Chagga Homegardens

An annotated map showing the area around Mount Kilimanjaro and other illustrations showing topographical and ecological features.

Chagga Homegardens, Mount Kilimanjaro, Tanzania. Realized/Envisioned by: Skilled local farmers. Scale: 3000000 acres. 3000 feet above sea level. Drawing: Daniella Slowik, Isabel Lewis, Mojtaba Nabavi.

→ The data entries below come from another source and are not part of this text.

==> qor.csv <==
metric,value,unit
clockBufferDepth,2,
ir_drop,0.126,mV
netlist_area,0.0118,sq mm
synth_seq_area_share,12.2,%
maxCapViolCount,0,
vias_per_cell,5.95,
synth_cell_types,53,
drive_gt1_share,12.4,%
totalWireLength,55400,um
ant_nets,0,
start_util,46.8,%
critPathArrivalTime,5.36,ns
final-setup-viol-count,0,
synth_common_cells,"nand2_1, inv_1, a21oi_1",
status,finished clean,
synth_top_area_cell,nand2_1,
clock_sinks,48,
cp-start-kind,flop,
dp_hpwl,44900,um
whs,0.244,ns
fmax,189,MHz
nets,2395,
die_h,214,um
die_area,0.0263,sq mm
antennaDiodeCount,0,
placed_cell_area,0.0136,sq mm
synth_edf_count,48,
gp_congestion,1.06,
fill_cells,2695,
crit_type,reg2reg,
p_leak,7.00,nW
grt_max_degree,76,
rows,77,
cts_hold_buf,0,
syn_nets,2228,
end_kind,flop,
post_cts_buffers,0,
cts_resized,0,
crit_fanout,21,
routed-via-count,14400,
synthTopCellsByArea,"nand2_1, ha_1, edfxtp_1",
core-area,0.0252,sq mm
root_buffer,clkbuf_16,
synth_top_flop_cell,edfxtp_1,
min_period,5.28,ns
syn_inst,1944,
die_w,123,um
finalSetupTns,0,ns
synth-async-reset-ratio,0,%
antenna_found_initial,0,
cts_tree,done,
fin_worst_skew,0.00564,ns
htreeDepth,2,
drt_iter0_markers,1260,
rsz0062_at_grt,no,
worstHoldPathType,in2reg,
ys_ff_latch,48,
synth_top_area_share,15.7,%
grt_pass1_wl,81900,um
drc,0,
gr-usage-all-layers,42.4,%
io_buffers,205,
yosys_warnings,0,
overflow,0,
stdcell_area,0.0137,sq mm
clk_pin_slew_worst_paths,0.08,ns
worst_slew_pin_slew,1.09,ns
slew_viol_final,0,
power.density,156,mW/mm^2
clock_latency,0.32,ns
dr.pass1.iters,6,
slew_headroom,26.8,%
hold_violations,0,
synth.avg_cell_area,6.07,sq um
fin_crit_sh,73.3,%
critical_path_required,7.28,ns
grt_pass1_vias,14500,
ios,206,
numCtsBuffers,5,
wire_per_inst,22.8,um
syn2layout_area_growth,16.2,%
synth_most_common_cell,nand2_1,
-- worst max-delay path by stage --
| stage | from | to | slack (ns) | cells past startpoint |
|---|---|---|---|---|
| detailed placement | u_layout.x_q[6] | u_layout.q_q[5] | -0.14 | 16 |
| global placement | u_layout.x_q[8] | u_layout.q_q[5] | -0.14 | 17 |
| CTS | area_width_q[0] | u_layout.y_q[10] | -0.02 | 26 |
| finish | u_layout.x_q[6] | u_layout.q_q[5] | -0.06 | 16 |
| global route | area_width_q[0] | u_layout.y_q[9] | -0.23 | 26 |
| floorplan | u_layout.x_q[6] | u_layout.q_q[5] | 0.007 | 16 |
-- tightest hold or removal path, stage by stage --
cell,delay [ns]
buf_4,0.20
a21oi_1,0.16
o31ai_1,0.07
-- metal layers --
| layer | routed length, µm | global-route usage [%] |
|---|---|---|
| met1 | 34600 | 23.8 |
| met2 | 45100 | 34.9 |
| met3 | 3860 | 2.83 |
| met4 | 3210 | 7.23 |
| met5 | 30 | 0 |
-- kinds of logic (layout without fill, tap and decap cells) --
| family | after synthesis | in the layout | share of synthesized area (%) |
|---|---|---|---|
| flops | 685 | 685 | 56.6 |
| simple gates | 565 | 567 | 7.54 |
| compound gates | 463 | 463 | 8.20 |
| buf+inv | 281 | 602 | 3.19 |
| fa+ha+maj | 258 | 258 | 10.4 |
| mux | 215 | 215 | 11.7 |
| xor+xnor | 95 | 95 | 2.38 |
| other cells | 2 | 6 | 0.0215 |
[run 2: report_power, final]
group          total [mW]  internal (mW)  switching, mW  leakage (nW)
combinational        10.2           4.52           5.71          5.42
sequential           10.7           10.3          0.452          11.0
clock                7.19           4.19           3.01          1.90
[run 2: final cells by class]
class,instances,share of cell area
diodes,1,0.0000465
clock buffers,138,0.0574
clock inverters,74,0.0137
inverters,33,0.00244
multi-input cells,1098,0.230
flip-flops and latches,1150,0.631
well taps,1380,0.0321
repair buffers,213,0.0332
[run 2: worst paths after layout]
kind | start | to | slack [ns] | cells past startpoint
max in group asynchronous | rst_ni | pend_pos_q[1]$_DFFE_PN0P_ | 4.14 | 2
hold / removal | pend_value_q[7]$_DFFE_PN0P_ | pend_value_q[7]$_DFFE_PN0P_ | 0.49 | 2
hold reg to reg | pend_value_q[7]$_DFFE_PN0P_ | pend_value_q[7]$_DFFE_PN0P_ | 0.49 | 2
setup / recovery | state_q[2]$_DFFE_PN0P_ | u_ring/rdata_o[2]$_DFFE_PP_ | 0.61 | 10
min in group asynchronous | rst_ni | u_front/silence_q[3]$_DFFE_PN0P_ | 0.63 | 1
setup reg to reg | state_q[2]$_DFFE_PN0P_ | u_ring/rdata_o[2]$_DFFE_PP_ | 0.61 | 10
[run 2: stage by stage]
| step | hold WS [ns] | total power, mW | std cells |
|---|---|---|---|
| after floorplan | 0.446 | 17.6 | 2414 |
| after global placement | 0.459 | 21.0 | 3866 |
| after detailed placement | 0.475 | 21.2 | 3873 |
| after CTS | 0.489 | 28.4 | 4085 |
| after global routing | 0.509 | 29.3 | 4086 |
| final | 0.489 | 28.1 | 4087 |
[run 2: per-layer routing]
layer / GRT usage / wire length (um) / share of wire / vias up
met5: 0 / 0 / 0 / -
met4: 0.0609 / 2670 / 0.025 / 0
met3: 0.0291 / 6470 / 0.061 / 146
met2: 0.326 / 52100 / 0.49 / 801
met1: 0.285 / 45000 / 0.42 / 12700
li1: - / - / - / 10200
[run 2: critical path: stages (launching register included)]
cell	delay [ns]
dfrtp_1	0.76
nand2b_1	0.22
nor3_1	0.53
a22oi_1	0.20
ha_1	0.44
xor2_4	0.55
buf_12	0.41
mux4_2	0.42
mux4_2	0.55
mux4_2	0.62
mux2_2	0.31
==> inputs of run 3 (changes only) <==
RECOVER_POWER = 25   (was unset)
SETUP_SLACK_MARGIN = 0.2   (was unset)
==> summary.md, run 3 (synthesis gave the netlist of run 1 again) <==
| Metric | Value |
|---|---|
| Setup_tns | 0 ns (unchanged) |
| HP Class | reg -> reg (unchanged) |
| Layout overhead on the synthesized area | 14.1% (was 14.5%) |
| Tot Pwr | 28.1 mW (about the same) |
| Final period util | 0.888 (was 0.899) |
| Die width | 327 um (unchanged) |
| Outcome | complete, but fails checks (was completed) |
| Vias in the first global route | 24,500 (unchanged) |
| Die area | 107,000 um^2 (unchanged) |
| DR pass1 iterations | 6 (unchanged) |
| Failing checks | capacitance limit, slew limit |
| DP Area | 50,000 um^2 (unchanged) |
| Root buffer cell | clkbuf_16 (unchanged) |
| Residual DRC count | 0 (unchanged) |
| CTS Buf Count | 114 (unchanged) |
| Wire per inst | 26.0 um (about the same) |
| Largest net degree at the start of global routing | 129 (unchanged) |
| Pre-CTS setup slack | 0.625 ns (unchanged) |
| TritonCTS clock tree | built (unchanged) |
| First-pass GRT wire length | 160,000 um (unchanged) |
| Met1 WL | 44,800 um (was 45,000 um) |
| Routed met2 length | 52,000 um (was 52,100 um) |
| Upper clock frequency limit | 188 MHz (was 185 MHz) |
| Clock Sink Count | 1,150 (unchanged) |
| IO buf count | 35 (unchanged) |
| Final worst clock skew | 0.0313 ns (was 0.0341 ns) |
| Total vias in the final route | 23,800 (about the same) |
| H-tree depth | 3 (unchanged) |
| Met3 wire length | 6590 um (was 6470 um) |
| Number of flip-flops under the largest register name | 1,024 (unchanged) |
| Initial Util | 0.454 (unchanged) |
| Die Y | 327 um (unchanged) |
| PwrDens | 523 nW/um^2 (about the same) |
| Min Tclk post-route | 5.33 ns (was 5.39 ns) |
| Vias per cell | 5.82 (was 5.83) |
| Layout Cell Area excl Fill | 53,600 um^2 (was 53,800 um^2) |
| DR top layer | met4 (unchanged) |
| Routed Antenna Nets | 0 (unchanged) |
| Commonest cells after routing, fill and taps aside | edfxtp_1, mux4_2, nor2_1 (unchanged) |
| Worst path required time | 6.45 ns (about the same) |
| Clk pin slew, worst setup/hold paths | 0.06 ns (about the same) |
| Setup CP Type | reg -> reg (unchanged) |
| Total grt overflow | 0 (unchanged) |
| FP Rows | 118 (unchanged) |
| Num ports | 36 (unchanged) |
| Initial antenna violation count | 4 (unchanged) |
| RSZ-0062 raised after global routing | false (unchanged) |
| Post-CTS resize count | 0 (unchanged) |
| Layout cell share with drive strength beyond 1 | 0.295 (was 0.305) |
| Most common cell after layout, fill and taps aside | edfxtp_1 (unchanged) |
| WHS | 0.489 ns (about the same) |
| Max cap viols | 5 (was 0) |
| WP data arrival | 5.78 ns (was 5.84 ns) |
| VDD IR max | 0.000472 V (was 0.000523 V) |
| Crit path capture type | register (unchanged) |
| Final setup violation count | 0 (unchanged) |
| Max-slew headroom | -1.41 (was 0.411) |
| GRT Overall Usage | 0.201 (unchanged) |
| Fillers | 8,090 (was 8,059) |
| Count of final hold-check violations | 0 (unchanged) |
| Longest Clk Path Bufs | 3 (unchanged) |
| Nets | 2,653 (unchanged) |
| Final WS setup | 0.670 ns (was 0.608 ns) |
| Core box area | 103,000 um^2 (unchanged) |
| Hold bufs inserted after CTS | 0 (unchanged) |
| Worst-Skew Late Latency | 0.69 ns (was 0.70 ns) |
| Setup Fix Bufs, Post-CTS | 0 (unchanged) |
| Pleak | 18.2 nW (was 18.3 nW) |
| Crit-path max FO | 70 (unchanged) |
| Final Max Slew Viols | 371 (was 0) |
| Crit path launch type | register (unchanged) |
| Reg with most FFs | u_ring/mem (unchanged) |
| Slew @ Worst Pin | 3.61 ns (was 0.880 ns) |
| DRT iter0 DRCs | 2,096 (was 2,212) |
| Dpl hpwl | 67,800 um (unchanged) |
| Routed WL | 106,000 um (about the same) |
===== src/sv/pixel_readout_word_decoder.sv =====
// ----------------------------------------------------------------------------
// pixel_readout_word_decoder
// Input register, decode core and result register for the readout stream.
// ----------------------------------------------------------------------------
// Path: an accepted word is loaded into the input register, and from there into
// the result register once that register is empty or being drained.
// Throughput: one word per cycle while rsp_stall is low; the decode core
// updates its state in the same cycle the item moves into the result register.
// Reset: synchronous; clears both valid bits and all framing state.
// ----------------------------------------------------------------------------
module pixel_readout_word_decoder (
   input  logic        clock,
   input  logic        reset,
   input  logic        req_valid,
   output logic        req_stall,
   input  logic [1:0]  req_kind,
   input  logic [15:0] req_word,
   input  logic [4:0]  req_equipment,
   input  logic [5:0]  req_absent_mask,
   input  logic        req_new_event,
   output logic        rsp_valid,
   input  logic        rsp_stall,
   output logic        rsp_hit_valid,
   output logic [7:0]  rsp_module_res,
   output logic [7:0]  rsp_column,
   output logic [7:0]  rsp_pixel_row,
   output logic [11:0] rsp_error_flags
);
   import prwd_pkg::*;

   logic       s1_valid_ff, s1_valid_in;
   item_type   item_ff;
   logic       rsp_valid_ff, rsp_valid_in;
   result_type result_ff;
   result_type core_result;
   logic       advance;
   logic       req_accept;

   // stage 1 moves on when the result register is empty or being drained
   assign advance    = !rsp_valid_ff || !rsp_stall;
   assign req_stall  = s1_valid_ff && !advance;
   assign req_accept = req_valid && !req_stall;

   assign s1_valid_in  = req_accept || (s1_valid_ff && !advance);
   assign rsp_valid_in = (s1_valid_ff && advance) || (rsp_valid_ff && rsp_stall);

   prwd_core u_core (
      .clock  (clock),
      .reset  (reset),
      .fire   (s1_valid_ff && advance),
      .item   (item_ff),
      .result (core_result)
   );

   // valid bits
   always_ff @(posedge clock) begin
      if (reset) begin
         s1_valid_ff  <= 1'b0;
         rsp_valid_ff <= 1'b0;
      end else begin
         s1_valid_ff  <= s1_valid_in;
         rsp_valid_ff <= rsp_valid_in;
      end
   end

   // payload registers
   always_ff @(posedge clock) begin
      if (req_accept) begin
         item_ff.kind        <= req_kind;
         item_ff.word        <= req_word;
         item_ff.equipment   <= req_equipment;
         item_ff.absent_mask <= req_absent_mask;
         item_ff.new_event   <= req_new_event;
      end
      if (s1_valid_ff && advance) result_ff <= core_result;
   end

   assign rsp_valid       = rsp_valid_ff;
   assign rsp_hit_valid   = result_ff.hit_valid;
   assign rsp_module_res  = result_ff.module_res;
   assign rsp_column      = result_ff.column;
   assign rsp_pixel_row   = result_ff.pixel_row;
   assign rsp_error_flags = result_ff.error_flags;

   // a hit beat can carry only the missing-header flag
   a_hit_errors: assert property (@(posedge clock) disable iff (reset)
      rsp_valid && rsp_hit_valid |-> rsp_error_flags[11:1] == 11'd0)
      else $error("hit beat carries a non-hit error flag");

   // mapped module stays inside the table
   a_module_range: assert property (@(posedge clock) disable iff (reset)
      rsp_valid && rsp_hit_valid |-> rsp_module_res <= 8'd239)
      else $error("module number out of range");

   // non-hit beats carry zero coordinates
   a_nonhit_zero: assert property (@(posedge clock) disable iff (reset)
      rsp_valid && !rsp_hit_valid |->
         rsp_module_res == 8'd0 && rsp_column == 8'd0 && rsp_pixel_row == 8'd0)
      else $error("non-hit beat with coordinates");

   // request side stalls only with a word waiting behind a stalled result
   a_stall_cause: assert property (@(posedge clock) disable iff (reset)
      req_stall |-> s1_valid_ff && rsp_valid_ff && rsp_stall)
      else $error("request stalled without a blocked result");

endmodule
### config.mk
export PLATFORM = sky130hd
export DESIGN_NAME = rgbw_pixel_output_stage
export DESIGN_NICKNAME = d
export VERILOG_FILES = /design/src/rgbw_pkg.sv /design/src/rgbw_pixel_output_stage.sv /design/src/rgbw_level_map.sv
export SDC_FILE = /design/constraint.sdc
export NUM_CORES = 2
export LEC_CHECK = 0
export ABC_AREA = 1
export BUFFER_PORTS_ARGS = -buffer_cell sky130_fd_sc_hd__buf_4
export CAP_MARGIN = 10
export CORE_ASPECT_RATIO = 0.8
export CORE_MARGIN = 2
export CORE_UTILIZATION = 60
export CTS_BUF_LIST = sky130_fd_sc_hd__clkbuf_2
export DETAILED_ROUTE_END_ITERATION = 10
export MAX_ROUTING_LAYER = met4
export PLACE_DENSITY = 0.9
export SLEW_MARGIN = 25
export SYNTH_ARGS = -nofsm -noshare
export SYNTH_HDL_FRONTEND = slang
export SYNTH_HIERARCHICAL = 1
export SYNTH_SLANG_ARGS = --single-unit
export TNS_END_PERCENT = 20
### constraint.sdc
create_clock -name clk_i -period 10.15 [get_ports clk_i]
set_clock_uncertainty 0.15 [all_clocks]
set_input_delay 1.015 -clock clk_i [delete_from_list [all_inputs] [get_ports clk_i]]
set_output_delay 1.015 -clock clk_i [all_outputs]
set_load 0.02 [all_outputs]
### src/rgbw_pkg.sv
package rgbw_pkg;

  typedef enum logic [1:0] {
    MODE_WARM   = 2'd0,
    MODE_COLOUR = 2'd1,
    MODE_TURBO  = 2'd2
  } output_mode_e;

  // Configuration register indexes.
  localparam logic CFG_MASTER = 1'b0;
  localparam logic CFG_MODE   = 1'b1;

  // Levels derived from the master level squared.
  typedef struct packed {
    logic [7:0] red_green;
    logic [7:0] blue;
    logic [7:0] white;
  } levels_t;

  // White share divisors of the three colour channels.
  localparam int KRed   = 255;
  localparam int KGreen = 140;
  localparam int KBlue  = 36;
  localparam int WhiteGain = 110;

  // Scaled channel: c * m * 256 / 100 = c * m * 64 / 25.
  localparam int ScaledW   = 17;
  localparam int PctDiv    = 25;
  localparam int PctShiftR = 15;
  localparam int PctRecip  = (1 << PctShiftR) / PctDiv;

  // Master squared mapping onto 0..255.
  localparam int TopWhite = 255;
  localparam int TopRg    = 220;
  localparam int TopBlue  = 200;
  localparam int SqDiv    = 10000;
  localparam int SqShiftR = 22;
  localparam int SqRecip  = (1 << SqShiftR) / SqDiv;

endpackage

### src/rgbw_pixel_output_stage.sv
// RGBW pixel output stage.
// Input words on s_axis carry one pixel: red [7:0], green [15:8], blue [23:16].
// Output words on m_axis carry red [7:0], green [15:8], blue [23:16] and
// white [31:24] drive levels. One output word is produced per input word.
// The cfg channel writes master_level (index 0) and output_mode (index 1);
// cfg_ready_o is always high. Write it only while no word is in flight.
// Words go from input acceptance to output valid through seven register
// stages: multiply, two steps of the divide by one hundred, two steps of the
// per-channel share divide, the minimum, and the output register. Throughput
// is one word per cycle while the receiver is ready. After a write, the warm
// white and turbo level mapping settles through the registers of rgbw_level_map.
// Reset clears both registers (warm white mode, master level zero) and empties
// the pipeline. When the receiver stalls, the output word holds and bubbles in
// the pipeline still close up, so input is taken until every stage is full.
module rgbw_pixel_output_stage #(
  parameter int FRACTION_BITS = 16
) (
  input  logic        clk_i,
  input  logic        rst_ni,
  input  logic        s_axis_tvalid,
  output logic        s_axis_tready,
  input  logic [23:0] s_axis_tdata,   // red_in, green_in, blue_in
  output logic        m_axis_tvalid,
  input  logic        m_axis_tready,
  output logic [31:0] m_axis_tdata,   // red_out, green_out, blue_out, white_out
  input  logic        cfg_valid_i,
  output logic        cfg_ready_o,
  input  logic        cfg_index_i,
  input  logic [6:0]  cfg_data_i
);

  localparam int ExtBits = FRACTION_BITS - 8;
  localparam int QW      = rgbw_pkg::ScaledW + ExtBits;
  localparam int TW      = ExtBits + 1;
  localparam int NStages = 7;
  localparam int NLanes  = 3;
  localparam int SW      = rgbw_pkg::ScaledW;

  logic [6:0]                master_q;
  rgbw_pkg::output_mode_e    mode_q;
  rgbw_pkg::levels_t         levels;

  logic [NStages-1:0] vld_q, vld_d, en;

  logic [14:0]   p_q   [NLanes];
  logic [14:0]   p1_q  [NLanes];
  logic [10:0]   qe1_q [NLanes];
  logic [SW-1:0] s2_q  [NLanes];
  logic [SW-1:0] s3_q  [NLanes];
  logic [SW-1:0] qs3_q [NLanes];
  logic [SW-1:0] s4_q  [NLanes];
  logic [QW-1:0] q4_q  [NLanes];
  logic [SW-1:0] s5_q  [NLanes];
  logic [QW-1:0] f5_q;
  logic [QW-1:0] fmin;
  logic [7:0]    chan_res [NLanes];
  logic [5:0]    pct_tab [rgbw_pkg::PctDiv];
  logic [QW+6:0] wprod;
  logic [QW+6:0] wsh;
  logic [7:0]    white_res;
  logic [31:0]   out_d, out_q;

  // Configuration registers.
  assign cfg_ready_o = 1'b1;

  always_ff @(posedge clk_i or negedge rst_ni) begin
    if (!rst_ni) begin
      master_q <= '0;
      mode_q   <= rgbw_pkg::MODE_WARM;
    end else if (cfg_valid_i) begin
      case (cfg_index_i)
        rgbw_pkg::CFG_MASTER: master_q <= cfg_data_i;
        rgbw_pkg::CFG_MODE:   mode_q   <= rgbw_pkg::output_mode_e'(cfg_data_i[1:0]);
        default: ;
      endcase
    end
  end

  rgbw_level_map u_level_map (
    .clk_i    (clk_i),
    .master_i (master_q),
    .levels_o (levels)
  );

  // A stage loads when it is empty or when the stage after it moves on.
  always_comb begin
    en[NStages-1] = !vld_q[NStages-1] || m_axis_tready;
    for (int i = NStages - 2; i >= 0; i--) begin
      en[i] = !vld_q[i] || en[i+1];
    end
    vld_d[0] = en[0] ? s_axis_tvalid : vld_q[0];
    for (int i = 1; i < NStages; i++) begin
      vld_d[i] = en[i] ? vld_q[i-1] : vld_q[i];
    end
  end

  always_ff @(posedge clk_i or negedge rst_ni) begin
    if (!rst_ni) begin
      vld_q <= '0;
    end else begin
      vld_q <= vld_d;
    end
  end

  assign s_axis_tready = en[0];

  // Remainder table for the divide by twenty-five: floor(r * 64 / 25).
  for (genvar i = 0; i < rgbw_pkg::PctDiv; i++) begin : g_pct
    localparam int V = (i * 64) / rgbw_pkg::PctDiv;
    assign pct_tab[i] = 6'(V);
  end

  for (genvar g = 0; g < NLanes; g++) begin : g_lane
    localparam int K  = (g == 0) ? rgbw_pkg::KRed :
                        ((g == 1) ? rgbw_pkg::KGreen : rgbw_pkg::KBlue);
    localparam int RK = (1 << SW) / K;
    localparam int IW = $clog2(K);

    logic [TW-1:0] frac_tab [K];
    logic [25:0]   pe_prod;
    logic [14:0]   p_rem;
    logic [10:0]   qp;
    logic [4:0]    rp;
    logic [SW-1:0] s_val;
    logic [29:0]   se_prod;
    logic [SW-1:0] s_rem;
    logic [SW-1:0] qs;
    logic [SW-1:0] rs;
    logic [QW-1:0] q_val;
    logic [QW+7:0] kf;
    logic [QW+7:0] xk;
    logic [QW+7:0] diff;

    // floor(r * 2^ExtBits / K) for every remainder r below K.
    for (genvar i = 0; i < K; i++) begin : g_tab
      localparam longint V = (longint'(i) << ExtBits) / K;
      assign frac_tab[i] = TW'(V);
    end

    assign pe_prod = 26'(p_q[g]) * 26'(rgbw_pkg::PctRecip);
    assign se_prod = 30'(s2_q[g]) * 30'(RK);

    // Both quotient estimates fall short by at most one.
    always_comb begin
      p_rem = p1_q[g] - 15'(qe1_q[g]) * 15'(rgbw_pkg::PctDiv);
      if (p_rem >= 15'(rgbw_pkg::PctDiv)) begin
        qp = qe1_q[g] + 11'd1;
        rp = 5'(p_rem - 15'(rgbw_pkg::PctDiv));
      end else begin
        qp = qe1_q[g];
        rp = 5'(p_rem);
      end
      s_val = {qp, 6'b0} | SW'(pct_tab[rp]);

      s_rem = s3_q[g] - qs3_q[g] * SW'(K);
      if (s_rem >= SW'(K)) begin
        qs = qs3_q[g] + SW'(1);
        rs = s_rem - SW'(K);
      end else begin
        qs = qs3_q[g];
        rs = s_rem;
      end
      q_val = (QW'(qs) << ExtBits) | QW'(frac_tab[rs[IW-1:0]]);

      // The share never exceeds this channel's own, so the difference holds.
      kf   = (QW + 8)'(f5_q) * (QW + 8)'(K);
      xk   = (QW + 8)'(s5_q[g]) << ExtBits;
      diff = (xk - kf) >> FRACTION_BITS;
      chan_res[g] = (diff > (QW + 8)'(255)) ? 8'hFF : diff[7:0];
    end

    always_ff @(posedge clk_i) begin
      if (en[0]) begin
        p_q[g] <= 15'(s_axis_tdata[8*g +: 8]) * 15'(master_q);
      end
      if (en[1]) begin
        p1_q[g]  <= p_q[g];
        qe1_q[g] <= 11'(pe_prod >> rgbw_pkg::PctShiftR);
      end
      if (en[2]) begin
        s2_q[g] <= s_val;
      end
      if (en[3]) begin
        s3_q[g]  <= s2_q[g];
        qs3_q[g] <= SW'(se_prod >> SW);
      end
      if (en[4]) begin
        s4_q[g] <= s3_q[g];
        q4_q[g] <= q_val;
      end
      if (en[5]) begin
        s5_q[g] <= s4_q[g];
      end
    end
  end

  always_comb begin
    fmin = q4_q[0];
    if (q4_q[1] < fmin) begin
      fmin = q4_q[1];
    end
    if (q4_q[2] < fmin) begin
      fmin = q4_q[2];
    end
  end

  always_ff @(posedge clk_i) begin
    if (en[5]) begin
      f5_q <= fmin;
    end
  end

  assign wprod = (QW + 7)'(f5_q) * (QW + 7)'(rgbw_pkg::WhiteGain);
  assign wsh   = wprod >> FRACTION_BITS;
  assign white_res = (wsh > (QW + 7)'(255)) ? 8'hFF : wsh[7:0];

  always_comb begin
    case (mode_q)
      rgbw_pkg::MODE_COLOUR: out_d = {white_res, chan_res[2], chan_res[1], chan_res[0]};
      rgbw_pkg::MODE_TURBO:  out_d = {levels.white, levels.blue,
                                      levels.red_green, levels.red_green};
      default:               out_d = {levels.white, 24'h0};
    endcase
  end

  always_ff @(posedge clk_i) begin
    if (en[NStages-1]) begin
      out_q <= out_d;
    end
  end

  assign m_axis_tvalid = vld_q[NStages-1];
  assign m_axis_tdata  = out_q;

endmodule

Homegardens are subsistence gardens that provide a supplemental source of food and nutritional security in urban and rural areas across Africa, the Middle East and Asia. These gardens are small plots adjacent to human settlements that are an integral part of family farming and local food production, often with hundreds of species of food, herb and medicinal crops in a small area. Homegardens cultivate mixed crops that may be unavailable or prohibitively expensive at local markets. The Chagga homegardens are a multistorey agroforestry cropping system cultivated by the Chagga people on kihamba, or ancestral land. The communities have selected the species that are most useful for food, fodder and fruits on the slopes of Mt. Kilimanjaro and grown them on the rich volcanic soils, transforming the existing forest. The Chagga homegardens use multi storey agroforestry to provide shade for coffee, build living fences that fix nitrogen, produce fodder and mulch, provide forage for bee species, and reduce pests. Additionally, animals, including cattle and goats are kept within the gardens, which have a varied spatial organization based around zones that produce food crops, coffee and cash crops, and medicinal plants, as well as a zone for banana plants and trees used for timber production. Over 100 crops exist within the homegardens, creating a rich, biodiversity model of agroforestry land use with a management model that is passed down across generations.

References

Fernandes, E.C.M., A. Oktingati and J. Maghembe. “The Chagga home gardens: A multi-storeyed agroforestry cropping system on Mt. Kilimanjaro, Northern Tanzania.” Food and Nutrition Bulletin 7, no. 3 (1985): 1-8. 10.1007/BF00131267.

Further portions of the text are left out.